AIM OF THE EXERCISE:
Pull every line of the entries that has the word "switching".

PROVIDED ENTRIES:
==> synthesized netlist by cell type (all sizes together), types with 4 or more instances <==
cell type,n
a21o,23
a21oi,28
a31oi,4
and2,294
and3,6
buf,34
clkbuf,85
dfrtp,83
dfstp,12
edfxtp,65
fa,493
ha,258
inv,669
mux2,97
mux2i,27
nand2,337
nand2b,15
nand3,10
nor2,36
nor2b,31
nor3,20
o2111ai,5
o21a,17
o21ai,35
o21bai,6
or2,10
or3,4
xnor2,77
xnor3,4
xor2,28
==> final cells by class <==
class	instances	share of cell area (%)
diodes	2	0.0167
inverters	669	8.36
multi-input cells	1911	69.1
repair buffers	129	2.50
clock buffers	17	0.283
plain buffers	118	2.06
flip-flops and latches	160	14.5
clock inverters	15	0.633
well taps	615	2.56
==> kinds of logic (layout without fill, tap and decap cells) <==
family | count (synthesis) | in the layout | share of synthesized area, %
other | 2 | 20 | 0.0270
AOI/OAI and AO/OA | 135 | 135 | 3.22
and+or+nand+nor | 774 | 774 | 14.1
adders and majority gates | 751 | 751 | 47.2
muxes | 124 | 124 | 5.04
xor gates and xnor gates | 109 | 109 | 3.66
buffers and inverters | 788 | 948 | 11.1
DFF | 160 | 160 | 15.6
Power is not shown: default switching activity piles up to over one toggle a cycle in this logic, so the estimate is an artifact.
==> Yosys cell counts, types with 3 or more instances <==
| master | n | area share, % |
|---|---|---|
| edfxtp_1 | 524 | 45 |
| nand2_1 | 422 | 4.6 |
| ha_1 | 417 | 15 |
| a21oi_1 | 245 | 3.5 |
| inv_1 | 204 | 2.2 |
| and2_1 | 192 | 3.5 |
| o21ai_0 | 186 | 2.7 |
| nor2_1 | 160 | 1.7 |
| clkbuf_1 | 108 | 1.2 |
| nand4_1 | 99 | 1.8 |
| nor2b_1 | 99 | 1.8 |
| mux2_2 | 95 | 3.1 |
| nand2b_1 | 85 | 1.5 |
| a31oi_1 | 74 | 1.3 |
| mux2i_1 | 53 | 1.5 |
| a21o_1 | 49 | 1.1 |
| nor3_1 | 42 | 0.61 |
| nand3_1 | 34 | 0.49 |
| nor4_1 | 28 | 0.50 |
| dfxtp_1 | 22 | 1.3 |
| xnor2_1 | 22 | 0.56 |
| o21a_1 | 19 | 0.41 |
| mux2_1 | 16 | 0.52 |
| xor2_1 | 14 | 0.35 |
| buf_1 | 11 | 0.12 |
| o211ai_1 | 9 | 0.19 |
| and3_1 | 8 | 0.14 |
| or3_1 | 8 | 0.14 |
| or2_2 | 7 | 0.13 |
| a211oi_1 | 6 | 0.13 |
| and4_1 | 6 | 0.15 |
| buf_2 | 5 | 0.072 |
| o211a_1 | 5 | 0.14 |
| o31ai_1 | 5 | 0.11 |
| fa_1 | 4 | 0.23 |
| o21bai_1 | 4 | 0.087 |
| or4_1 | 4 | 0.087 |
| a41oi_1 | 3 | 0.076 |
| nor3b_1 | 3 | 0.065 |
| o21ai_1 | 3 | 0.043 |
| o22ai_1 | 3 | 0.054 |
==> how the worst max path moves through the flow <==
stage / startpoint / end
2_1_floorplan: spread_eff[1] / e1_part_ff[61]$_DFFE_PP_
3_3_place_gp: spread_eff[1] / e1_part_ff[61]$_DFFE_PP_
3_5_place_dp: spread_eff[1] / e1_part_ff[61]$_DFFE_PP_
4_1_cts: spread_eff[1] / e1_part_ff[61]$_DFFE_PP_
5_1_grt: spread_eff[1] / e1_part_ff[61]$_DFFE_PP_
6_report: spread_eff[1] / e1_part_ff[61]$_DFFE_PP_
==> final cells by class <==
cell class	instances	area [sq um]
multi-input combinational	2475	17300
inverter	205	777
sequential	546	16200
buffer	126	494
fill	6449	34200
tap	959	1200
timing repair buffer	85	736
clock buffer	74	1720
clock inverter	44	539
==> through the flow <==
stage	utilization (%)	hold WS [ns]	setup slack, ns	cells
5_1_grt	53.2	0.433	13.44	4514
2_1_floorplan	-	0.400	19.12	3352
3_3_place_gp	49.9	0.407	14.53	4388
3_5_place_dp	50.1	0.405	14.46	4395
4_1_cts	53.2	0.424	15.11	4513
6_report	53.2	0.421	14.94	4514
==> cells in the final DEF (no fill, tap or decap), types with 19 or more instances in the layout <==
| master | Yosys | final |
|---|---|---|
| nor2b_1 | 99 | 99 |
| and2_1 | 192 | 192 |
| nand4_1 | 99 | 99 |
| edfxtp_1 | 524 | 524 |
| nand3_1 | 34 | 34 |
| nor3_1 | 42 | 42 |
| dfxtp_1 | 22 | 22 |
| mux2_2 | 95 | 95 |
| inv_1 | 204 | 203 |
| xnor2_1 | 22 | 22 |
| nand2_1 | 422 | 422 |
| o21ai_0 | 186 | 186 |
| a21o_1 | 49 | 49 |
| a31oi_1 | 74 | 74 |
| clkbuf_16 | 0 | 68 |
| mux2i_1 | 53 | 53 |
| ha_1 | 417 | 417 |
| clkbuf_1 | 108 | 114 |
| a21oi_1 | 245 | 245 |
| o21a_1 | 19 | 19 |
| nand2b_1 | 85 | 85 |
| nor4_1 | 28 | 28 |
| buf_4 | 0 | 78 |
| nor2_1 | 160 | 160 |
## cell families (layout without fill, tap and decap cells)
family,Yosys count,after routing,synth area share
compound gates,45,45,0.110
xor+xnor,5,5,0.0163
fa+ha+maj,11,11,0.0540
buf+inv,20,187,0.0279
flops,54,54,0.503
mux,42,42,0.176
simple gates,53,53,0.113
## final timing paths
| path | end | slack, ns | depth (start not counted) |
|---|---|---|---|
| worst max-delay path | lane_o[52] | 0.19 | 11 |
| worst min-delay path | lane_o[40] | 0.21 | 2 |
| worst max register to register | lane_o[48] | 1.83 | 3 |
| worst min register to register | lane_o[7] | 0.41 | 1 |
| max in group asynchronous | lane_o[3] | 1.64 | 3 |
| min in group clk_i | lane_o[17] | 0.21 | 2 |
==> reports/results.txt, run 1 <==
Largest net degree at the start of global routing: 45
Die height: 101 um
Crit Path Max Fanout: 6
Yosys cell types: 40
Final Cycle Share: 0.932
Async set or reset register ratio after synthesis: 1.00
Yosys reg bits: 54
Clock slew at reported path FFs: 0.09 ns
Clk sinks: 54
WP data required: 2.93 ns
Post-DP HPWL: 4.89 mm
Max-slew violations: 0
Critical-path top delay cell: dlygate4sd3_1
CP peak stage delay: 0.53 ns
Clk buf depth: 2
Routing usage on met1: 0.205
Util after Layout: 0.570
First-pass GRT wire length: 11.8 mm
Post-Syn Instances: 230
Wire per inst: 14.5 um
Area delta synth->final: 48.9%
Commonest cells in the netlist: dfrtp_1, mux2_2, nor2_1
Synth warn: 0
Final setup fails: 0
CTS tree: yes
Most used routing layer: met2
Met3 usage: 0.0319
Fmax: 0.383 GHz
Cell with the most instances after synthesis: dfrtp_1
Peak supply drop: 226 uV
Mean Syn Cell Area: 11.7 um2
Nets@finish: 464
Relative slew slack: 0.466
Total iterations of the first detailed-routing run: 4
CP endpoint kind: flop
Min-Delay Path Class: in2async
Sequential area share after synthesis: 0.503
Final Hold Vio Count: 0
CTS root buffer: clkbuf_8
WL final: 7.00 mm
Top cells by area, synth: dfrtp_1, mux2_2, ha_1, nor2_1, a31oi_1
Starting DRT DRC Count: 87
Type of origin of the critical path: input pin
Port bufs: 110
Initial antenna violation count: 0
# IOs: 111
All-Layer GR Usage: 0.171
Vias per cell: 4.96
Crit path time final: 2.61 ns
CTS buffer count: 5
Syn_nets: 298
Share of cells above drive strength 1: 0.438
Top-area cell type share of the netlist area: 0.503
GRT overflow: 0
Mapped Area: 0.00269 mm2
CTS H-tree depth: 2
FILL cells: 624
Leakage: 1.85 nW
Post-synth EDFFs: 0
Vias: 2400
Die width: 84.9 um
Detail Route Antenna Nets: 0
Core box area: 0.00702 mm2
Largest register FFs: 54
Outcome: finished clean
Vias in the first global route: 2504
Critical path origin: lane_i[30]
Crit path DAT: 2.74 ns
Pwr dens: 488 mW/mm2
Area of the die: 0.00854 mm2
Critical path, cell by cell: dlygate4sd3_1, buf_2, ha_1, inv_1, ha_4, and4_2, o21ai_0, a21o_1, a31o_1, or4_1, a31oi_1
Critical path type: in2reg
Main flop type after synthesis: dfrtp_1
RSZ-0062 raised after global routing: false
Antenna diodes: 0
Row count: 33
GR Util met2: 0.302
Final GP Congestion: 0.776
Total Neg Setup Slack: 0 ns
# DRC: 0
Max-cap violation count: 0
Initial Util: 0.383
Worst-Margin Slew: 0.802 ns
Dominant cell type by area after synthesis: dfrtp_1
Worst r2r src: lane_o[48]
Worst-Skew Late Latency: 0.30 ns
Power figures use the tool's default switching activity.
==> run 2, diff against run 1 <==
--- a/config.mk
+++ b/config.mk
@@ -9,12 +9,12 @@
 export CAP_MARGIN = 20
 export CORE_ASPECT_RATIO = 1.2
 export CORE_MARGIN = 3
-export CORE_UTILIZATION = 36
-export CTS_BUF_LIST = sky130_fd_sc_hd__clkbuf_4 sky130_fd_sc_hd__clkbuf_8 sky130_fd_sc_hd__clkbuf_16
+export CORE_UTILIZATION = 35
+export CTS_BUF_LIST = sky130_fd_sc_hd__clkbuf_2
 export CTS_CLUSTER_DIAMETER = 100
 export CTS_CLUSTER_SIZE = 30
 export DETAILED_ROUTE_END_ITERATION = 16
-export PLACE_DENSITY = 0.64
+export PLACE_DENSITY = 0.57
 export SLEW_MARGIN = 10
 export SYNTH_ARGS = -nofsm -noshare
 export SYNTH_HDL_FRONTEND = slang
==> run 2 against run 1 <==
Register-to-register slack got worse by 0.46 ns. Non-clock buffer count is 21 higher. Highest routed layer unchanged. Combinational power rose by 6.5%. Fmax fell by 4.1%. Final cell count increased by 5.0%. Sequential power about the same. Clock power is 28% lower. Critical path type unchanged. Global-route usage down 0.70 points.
===== src/hdl/hse_ctrl.sv =====
`timescale 1ns / 1ps
// ----------------------------------------------------------------------------
// hse_ctrl
// sequencer for load, heap build, extraction and emit phases
// ----------------------------------------------------------------------------
module hse_ctrl import hse_pkg::*; (
    input  logic  i_clk,
    input  logic  i_rst_n,
    input  logic  i_in_valid,
    input  logic  i_in_last,
    input  logic  i_out_fire,
    input  t_stat i_stat,
    output logic  o_in_ready,
    output t_op   o_op
);

    t_state r_state, n_state;
    logic   r_extract, n_extract;

    always_ff @(posedge i_clk) begin
        if (!i_rst_n) begin
            r_state   <= S_LOAD;
            r_extract <= 1'b0;
        end else begin
            r_state   <= n_state;
            r_extract <= n_extract;
        end
    end

    always_comb begin
        n_state    = r_state;
        n_extract  = r_extract;
        o_op       = OP_NONE;
        o_in_ready = 1'b0;
        case (r_state)
            S_LOAD: begin
                o_in_ready = 1'b1;
                if (i_in_valid) begin
                    o_op = OP_STORE;
                    if (i_in_last) begin
                        n_state = S_BUILD_INIT;
                    end
                end
            end
            S_BUILD_INIT: begin
                o_op      = OP_BUILD_INIT;
                n_extract = 1'b0;
                n_state   = S_BUILD_CHK;
            end
            S_BUILD_CHK: begin
                if (i_stat.idx_zero) begin
                    n_state = S_EXT_INIT;
                end else begin
                    o_op    = OP_ROOT_RD;
                    n_state = S_ROOT_LD;
                end
            end
            S_ROOT_LD: begin
                o_op    = OP_VAL_ROOT;
                n_state = S_SIFT_RD;
            end
            S_SIFT_RD: begin
                o_op    = OP_SIFT_RD;
                n_state = S_SIFT_CMP;
            end
            S_SIFT_CMP: begin
                o_op = OP_SIFT_STEP;
                if (!i_stat.sift_stop) begin
                    n_state = S_SIFT_RD;
                end else if (r_extract) begin
                    n_state = S_EXT_CHK;
                end else begin
                    n_state = S_BUILD_CHK;
                end
            end
            S_EXT_INIT: begin
                o_op      = OP_EXT_INIT;
                n_extract = 1'b1;
                n_state   = S_EXT_CHK;
            end
            S_EXT_CHK: begin
                if (i_stat.idx_lt2) begin
                    o_op      = OP_EMIT_INIT;
                    n_extract = 1'b0;
                    n_state   = S_EMIT_RD;
                end else begin
                    o_op    = OP_EXT_RD;
                    n_state = S_EXT_SWAP;
                end
            end
            S_EXT_SWAP: begin
                o_op    = OP_EXT_SWAP;
                n_state = S_SIFT_RD;
            end
            S_EMIT_RD: begin
                o_op    = OP_EMIT_RD;
                n_state = S_EMIT_LD;
            end
            S_EMIT_LD: begin
                o_op    = OP_EMIT_LD;
                n_state = S_EMIT_WAIT;
            end
            S_EMIT_WAIT: begin
                if (i_out_fire) begin
                    if (i_stat.out_final) begin
                        o_op    = OP_EMIT_DONE;
                        n_state = S_LOAD;
                    end else begin
                        o_op    = OP_EMIT_RD;
                        n_state = S_EMIT_LD;
                    end
                end
            end
            default: begin
                n_state = S_LOAD;
            end
        endcase
    end

endmodule


===== config.mk =====
export PLATFORM = sky130hd
export DESIGN_NAME = hse_ctrl
export DESIGN_NICKNAME = d
export VERILOG_FILES = /design/src/hdl/hse_pkg.sv /design/src/hdl/hse_ctrl.sv
export SDC_FILE = /design/constraint.sdc
export NUM_CORES = 1
export LEC_CHECK = 0
export ABC_AREA = 1
export BUFFER_PORTS_ARGS = -buffer_cell sky130_fd_sc_hd__buf_2
export CAP_MARGIN = 20
export CORE_AREA = 2 2 39 41
export DETAILED_ROUTE_END_ITERATION = 8
export DIE_AREA = 0 0 41 43
export GPL_TIMING_DRIVEN = 0
export PLACE_DENSITY_LB_ADDON = 0.05
export SETUP_SLACK_MARGIN = 0.5
export SYNTH_ARGS = -nofsm -noshare
export SYNTH_HDL_FRONTEND = slang
export SYNTH_SLANG_ARGS = --single-unit
export TNS_END_PERCENT = 10

===== constraint.sdc =====
create_clock -name i_clk -period 1.3 [get_ports i_clk]
set_clock_uncertainty 0.15 [all_clocks]
set_input_delay 0.26 -clock i_clk [delete_from_list [all_inputs] [get_ports i_clk]]
set_output_delay 0.26 -clock i_clk [all_outputs]
set_load 0.01 [all_outputs]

EXPECTED ANSWER:
Power is not shown: default switching activity piles up to over one toggle a cycle in this logic, so the estimate is an artifact.
Power figures use the tool's default switching activity.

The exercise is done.